-------- Extracted data

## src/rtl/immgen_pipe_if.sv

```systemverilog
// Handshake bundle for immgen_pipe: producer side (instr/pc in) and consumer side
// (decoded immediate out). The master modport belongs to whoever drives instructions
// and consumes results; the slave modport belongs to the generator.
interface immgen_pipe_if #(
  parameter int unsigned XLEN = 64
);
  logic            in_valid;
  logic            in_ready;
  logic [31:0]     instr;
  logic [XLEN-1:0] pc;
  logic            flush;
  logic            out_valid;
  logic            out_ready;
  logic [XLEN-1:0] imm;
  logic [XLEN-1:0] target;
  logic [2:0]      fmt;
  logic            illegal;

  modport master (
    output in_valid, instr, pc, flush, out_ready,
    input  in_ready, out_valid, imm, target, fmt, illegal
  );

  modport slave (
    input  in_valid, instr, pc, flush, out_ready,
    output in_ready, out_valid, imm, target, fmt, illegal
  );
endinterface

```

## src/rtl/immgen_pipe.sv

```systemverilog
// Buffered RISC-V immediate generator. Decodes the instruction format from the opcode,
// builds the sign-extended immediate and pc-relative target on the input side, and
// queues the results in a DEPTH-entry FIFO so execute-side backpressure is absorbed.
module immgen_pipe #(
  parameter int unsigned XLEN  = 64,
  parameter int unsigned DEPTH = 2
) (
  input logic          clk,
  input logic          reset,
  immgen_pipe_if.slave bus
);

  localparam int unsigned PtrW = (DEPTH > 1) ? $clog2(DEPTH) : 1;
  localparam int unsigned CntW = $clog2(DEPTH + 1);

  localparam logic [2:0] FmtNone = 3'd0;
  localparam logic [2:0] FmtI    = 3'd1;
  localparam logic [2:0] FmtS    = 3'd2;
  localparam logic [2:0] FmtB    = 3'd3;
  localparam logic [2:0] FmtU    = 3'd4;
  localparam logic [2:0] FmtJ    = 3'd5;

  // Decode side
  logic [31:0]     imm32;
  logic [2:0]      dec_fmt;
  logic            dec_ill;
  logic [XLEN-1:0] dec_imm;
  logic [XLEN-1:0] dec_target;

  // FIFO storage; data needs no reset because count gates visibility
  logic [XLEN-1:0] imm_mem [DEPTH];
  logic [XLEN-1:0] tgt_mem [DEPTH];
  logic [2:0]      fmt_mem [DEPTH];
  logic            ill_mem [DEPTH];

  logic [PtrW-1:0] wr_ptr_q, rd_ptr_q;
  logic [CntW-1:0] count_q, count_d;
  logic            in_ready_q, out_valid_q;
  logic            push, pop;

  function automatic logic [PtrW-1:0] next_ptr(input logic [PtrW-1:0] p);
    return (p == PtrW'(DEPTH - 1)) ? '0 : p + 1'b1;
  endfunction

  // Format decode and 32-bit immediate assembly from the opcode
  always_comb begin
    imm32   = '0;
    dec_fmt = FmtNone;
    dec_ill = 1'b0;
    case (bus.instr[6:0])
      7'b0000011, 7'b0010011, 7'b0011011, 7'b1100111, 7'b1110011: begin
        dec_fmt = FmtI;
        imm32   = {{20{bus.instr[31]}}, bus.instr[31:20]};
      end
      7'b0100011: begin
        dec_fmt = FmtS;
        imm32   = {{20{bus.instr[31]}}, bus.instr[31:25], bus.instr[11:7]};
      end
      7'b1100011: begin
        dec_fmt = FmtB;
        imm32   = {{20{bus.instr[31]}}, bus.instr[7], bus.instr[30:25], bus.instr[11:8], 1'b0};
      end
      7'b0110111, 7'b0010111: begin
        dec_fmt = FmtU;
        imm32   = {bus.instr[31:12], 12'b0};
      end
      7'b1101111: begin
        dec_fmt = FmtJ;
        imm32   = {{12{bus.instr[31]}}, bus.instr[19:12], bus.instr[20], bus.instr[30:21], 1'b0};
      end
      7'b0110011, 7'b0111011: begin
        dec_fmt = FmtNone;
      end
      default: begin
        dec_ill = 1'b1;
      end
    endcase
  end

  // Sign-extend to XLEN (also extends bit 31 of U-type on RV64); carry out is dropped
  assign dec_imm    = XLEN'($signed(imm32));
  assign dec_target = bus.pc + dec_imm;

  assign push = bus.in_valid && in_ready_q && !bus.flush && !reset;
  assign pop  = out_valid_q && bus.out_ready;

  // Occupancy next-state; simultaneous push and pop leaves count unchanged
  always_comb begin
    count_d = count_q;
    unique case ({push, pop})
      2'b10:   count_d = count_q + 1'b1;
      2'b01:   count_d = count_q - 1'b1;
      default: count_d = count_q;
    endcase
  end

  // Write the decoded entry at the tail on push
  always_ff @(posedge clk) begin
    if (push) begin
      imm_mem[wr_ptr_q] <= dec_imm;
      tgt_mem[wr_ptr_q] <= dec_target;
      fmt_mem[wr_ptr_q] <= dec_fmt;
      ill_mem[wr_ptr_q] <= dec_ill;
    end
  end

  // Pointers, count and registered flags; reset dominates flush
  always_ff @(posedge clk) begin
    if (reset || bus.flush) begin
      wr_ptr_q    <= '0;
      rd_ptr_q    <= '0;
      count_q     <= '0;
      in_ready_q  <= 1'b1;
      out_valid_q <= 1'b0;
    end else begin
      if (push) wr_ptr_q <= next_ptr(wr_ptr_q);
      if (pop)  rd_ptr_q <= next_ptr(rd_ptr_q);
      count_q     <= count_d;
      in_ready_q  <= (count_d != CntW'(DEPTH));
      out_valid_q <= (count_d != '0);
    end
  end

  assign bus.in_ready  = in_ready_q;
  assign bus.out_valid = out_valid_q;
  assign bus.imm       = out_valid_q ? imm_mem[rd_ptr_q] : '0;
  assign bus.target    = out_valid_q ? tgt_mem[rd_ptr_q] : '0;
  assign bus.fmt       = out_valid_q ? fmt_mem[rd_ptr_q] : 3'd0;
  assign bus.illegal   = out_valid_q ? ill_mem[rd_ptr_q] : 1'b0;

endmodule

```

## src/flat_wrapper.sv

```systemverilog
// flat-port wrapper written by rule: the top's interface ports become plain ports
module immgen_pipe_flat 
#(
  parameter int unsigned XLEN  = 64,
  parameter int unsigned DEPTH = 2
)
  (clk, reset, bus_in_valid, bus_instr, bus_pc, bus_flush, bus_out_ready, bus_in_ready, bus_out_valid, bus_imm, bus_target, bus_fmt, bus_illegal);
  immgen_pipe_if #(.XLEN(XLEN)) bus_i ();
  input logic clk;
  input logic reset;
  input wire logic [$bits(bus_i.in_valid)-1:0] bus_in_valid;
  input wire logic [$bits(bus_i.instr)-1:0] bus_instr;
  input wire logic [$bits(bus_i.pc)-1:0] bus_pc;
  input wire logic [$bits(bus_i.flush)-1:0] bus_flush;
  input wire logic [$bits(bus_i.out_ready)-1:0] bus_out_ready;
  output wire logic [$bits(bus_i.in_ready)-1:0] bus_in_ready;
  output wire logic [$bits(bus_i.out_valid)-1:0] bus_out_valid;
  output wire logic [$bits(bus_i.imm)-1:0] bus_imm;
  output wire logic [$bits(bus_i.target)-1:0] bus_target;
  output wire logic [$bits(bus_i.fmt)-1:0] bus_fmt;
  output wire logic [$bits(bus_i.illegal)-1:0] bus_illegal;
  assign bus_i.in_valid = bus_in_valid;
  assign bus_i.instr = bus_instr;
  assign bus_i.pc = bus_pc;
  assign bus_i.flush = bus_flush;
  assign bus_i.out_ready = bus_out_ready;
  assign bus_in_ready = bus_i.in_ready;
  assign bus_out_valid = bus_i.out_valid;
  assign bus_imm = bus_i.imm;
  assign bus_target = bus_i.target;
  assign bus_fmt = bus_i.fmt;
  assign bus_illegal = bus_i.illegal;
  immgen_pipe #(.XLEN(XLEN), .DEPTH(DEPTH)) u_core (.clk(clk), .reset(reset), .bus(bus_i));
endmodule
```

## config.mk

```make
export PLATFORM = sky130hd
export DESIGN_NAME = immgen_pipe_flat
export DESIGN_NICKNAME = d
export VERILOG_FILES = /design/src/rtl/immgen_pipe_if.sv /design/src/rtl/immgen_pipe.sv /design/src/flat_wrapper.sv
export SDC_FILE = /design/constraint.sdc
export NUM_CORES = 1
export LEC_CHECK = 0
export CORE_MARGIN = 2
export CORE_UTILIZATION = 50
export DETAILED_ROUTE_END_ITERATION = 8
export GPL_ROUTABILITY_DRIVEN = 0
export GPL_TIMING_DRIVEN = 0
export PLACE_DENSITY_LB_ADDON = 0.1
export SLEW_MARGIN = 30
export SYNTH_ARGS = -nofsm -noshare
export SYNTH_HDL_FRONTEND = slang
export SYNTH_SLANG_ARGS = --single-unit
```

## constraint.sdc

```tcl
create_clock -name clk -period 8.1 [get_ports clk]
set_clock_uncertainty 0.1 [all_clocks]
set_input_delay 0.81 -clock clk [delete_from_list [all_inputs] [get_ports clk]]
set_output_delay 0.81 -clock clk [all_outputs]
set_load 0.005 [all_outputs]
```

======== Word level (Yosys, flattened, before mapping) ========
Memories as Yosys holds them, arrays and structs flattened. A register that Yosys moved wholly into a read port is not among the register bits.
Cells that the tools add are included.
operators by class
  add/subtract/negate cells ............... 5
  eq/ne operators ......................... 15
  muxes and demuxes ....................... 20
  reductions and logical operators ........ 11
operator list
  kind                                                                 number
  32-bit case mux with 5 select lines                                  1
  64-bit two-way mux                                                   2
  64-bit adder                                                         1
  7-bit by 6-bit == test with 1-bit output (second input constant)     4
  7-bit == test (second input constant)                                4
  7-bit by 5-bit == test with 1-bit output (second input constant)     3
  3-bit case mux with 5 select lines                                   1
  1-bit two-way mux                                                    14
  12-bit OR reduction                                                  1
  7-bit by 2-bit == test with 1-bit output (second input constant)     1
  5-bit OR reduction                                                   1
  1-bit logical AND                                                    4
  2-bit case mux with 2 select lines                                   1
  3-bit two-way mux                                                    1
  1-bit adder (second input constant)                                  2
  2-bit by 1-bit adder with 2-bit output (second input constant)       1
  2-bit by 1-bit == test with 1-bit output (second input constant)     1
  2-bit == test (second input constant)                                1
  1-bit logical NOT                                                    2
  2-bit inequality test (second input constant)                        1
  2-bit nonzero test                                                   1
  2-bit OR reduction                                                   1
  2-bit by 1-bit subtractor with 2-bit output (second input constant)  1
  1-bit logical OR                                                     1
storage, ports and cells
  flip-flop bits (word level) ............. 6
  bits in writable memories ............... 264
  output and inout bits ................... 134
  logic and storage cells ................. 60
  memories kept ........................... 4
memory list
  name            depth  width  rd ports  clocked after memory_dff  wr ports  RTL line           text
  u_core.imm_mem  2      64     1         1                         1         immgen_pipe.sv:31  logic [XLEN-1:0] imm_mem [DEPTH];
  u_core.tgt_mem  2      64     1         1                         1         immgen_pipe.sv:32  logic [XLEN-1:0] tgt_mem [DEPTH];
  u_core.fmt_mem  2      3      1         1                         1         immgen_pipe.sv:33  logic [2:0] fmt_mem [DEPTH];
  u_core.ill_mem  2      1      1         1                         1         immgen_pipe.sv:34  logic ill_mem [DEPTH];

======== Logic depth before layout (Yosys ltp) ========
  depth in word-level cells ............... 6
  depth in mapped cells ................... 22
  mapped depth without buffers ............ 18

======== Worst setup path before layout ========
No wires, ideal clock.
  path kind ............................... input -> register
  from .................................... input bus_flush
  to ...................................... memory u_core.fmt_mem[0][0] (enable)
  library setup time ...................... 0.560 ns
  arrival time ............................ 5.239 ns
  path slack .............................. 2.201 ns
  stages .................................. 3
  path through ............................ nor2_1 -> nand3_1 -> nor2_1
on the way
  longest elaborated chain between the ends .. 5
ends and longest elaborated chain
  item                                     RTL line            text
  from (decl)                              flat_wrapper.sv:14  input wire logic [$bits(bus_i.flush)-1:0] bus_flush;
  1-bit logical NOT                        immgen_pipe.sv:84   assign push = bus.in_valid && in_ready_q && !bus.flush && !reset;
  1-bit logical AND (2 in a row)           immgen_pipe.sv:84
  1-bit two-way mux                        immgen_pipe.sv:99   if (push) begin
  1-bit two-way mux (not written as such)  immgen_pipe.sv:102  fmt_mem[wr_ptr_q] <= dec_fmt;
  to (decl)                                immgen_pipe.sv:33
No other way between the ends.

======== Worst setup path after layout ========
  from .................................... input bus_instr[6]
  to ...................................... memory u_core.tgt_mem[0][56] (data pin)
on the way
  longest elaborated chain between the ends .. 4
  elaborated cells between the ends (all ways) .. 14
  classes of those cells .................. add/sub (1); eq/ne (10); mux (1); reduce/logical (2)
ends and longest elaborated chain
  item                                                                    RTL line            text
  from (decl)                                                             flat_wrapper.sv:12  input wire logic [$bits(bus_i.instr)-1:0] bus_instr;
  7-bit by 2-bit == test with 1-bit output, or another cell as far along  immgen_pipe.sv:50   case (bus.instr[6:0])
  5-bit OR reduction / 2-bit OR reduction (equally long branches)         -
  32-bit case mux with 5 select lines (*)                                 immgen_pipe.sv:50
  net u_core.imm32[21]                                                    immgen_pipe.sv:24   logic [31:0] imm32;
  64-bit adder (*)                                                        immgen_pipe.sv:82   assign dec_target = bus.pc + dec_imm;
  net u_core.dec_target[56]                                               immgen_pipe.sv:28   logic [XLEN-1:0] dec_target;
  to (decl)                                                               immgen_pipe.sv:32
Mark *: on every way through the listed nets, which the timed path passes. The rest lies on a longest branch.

----------------

> [What is being asked]
Check each line above for the word "test" and copy the ones that have it.

> [Written reply]
  7-bit by 6-bit == test with 1-bit output (second input constant)     4
  7-bit == test (second input constant)                                4
  7-bit by 5-bit == test with 1-bit output (second input constant)     3
  7-bit by 2-bit == test with 1-bit output (second input constant)     1
  2-bit by 1-bit == test with 1-bit output (second input constant)     1
  2-bit == test (second input constant)                                1
  2-bit inequality test (second input constant)                        1
  2-bit nonzero test                                                   1
  7-bit by 2-bit == test with 1-bit output, or another cell as far along  immgen_pipe.sv:50   case (bus.instr[6:0])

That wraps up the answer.